• **REQUIRED WORK**
The required output is a copy of each line in the material below that includes "paths".

━━━━━━━━━━━━━━━━━━━━

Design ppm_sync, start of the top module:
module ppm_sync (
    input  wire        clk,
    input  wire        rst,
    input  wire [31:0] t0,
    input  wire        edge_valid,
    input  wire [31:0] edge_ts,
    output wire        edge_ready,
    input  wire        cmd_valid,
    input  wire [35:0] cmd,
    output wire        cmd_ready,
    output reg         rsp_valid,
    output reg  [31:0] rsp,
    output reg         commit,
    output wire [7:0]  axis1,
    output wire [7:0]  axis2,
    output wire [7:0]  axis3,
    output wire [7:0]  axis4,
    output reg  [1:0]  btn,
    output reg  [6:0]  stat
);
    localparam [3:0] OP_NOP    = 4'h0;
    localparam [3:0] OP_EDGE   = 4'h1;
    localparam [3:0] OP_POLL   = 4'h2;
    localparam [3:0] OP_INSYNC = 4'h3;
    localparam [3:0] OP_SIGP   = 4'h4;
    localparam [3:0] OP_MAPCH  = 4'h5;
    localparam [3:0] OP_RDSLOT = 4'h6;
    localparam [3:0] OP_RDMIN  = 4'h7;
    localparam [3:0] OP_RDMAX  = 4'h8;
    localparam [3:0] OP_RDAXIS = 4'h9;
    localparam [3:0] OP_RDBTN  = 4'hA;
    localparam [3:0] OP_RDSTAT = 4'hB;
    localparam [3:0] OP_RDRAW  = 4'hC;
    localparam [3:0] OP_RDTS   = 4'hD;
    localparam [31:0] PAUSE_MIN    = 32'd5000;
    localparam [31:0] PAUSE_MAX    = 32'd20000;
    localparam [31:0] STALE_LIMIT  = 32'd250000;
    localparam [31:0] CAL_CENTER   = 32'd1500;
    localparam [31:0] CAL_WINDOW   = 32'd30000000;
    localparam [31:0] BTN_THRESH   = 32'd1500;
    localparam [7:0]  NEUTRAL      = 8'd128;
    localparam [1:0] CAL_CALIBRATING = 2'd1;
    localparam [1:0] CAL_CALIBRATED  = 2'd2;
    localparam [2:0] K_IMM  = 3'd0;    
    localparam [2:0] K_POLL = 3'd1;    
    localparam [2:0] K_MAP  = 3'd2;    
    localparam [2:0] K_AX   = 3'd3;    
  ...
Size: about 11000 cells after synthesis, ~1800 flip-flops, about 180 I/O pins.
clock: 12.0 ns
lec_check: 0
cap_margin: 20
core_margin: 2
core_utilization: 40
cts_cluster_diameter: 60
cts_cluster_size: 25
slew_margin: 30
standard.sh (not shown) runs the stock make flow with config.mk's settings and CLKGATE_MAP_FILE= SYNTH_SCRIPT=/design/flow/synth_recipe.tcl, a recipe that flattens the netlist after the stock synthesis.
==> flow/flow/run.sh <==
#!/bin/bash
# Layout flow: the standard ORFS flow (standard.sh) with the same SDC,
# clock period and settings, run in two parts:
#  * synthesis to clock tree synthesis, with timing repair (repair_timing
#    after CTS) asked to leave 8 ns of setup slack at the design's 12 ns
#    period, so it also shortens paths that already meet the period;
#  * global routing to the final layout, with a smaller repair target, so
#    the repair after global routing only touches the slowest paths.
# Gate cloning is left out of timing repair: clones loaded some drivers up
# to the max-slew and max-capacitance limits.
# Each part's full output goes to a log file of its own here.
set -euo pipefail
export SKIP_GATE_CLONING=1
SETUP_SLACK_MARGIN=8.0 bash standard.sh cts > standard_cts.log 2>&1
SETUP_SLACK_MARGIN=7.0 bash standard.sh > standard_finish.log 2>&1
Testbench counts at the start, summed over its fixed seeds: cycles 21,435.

━━━━━━━━━━━━━━━━━━━━

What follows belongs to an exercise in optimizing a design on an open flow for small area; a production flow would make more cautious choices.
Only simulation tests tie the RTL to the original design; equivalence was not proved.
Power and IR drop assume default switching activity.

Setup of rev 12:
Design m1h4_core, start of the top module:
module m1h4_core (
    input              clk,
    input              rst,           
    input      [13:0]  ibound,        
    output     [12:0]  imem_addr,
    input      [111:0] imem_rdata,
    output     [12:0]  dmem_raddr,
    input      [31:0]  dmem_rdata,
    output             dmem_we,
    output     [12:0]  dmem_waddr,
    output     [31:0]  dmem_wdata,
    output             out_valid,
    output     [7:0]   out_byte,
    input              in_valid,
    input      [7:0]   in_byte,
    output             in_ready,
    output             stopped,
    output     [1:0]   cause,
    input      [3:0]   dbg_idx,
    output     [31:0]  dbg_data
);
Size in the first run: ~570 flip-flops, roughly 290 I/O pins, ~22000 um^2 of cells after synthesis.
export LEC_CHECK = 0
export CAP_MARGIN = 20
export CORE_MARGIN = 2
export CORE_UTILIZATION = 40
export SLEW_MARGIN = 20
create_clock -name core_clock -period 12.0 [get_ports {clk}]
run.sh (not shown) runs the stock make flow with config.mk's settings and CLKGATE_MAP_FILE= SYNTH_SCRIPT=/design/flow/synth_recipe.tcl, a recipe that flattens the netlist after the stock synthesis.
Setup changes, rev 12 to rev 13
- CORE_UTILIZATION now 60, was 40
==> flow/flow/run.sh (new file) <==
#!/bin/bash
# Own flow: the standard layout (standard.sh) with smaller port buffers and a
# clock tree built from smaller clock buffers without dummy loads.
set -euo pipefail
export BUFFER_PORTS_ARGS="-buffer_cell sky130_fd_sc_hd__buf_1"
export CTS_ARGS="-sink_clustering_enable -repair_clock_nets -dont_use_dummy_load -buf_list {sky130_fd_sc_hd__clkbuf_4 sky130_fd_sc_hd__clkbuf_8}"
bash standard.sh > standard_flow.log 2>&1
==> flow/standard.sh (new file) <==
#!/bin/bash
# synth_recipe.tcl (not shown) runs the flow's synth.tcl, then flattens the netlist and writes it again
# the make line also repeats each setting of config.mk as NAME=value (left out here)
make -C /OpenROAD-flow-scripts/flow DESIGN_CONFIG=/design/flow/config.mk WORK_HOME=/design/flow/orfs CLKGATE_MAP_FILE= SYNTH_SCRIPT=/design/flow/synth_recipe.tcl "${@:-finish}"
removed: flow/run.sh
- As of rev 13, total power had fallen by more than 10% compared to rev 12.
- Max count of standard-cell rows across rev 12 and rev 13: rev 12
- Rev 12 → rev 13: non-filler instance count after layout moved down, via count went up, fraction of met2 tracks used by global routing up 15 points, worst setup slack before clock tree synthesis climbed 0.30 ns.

━━━━━━━━━━━━━━━━━━━━

• **SOLUTION FOR THIS TASK**
#    period, so it also shortens paths that already meet the period;
#    the repair after global routing only touches the slowest paths.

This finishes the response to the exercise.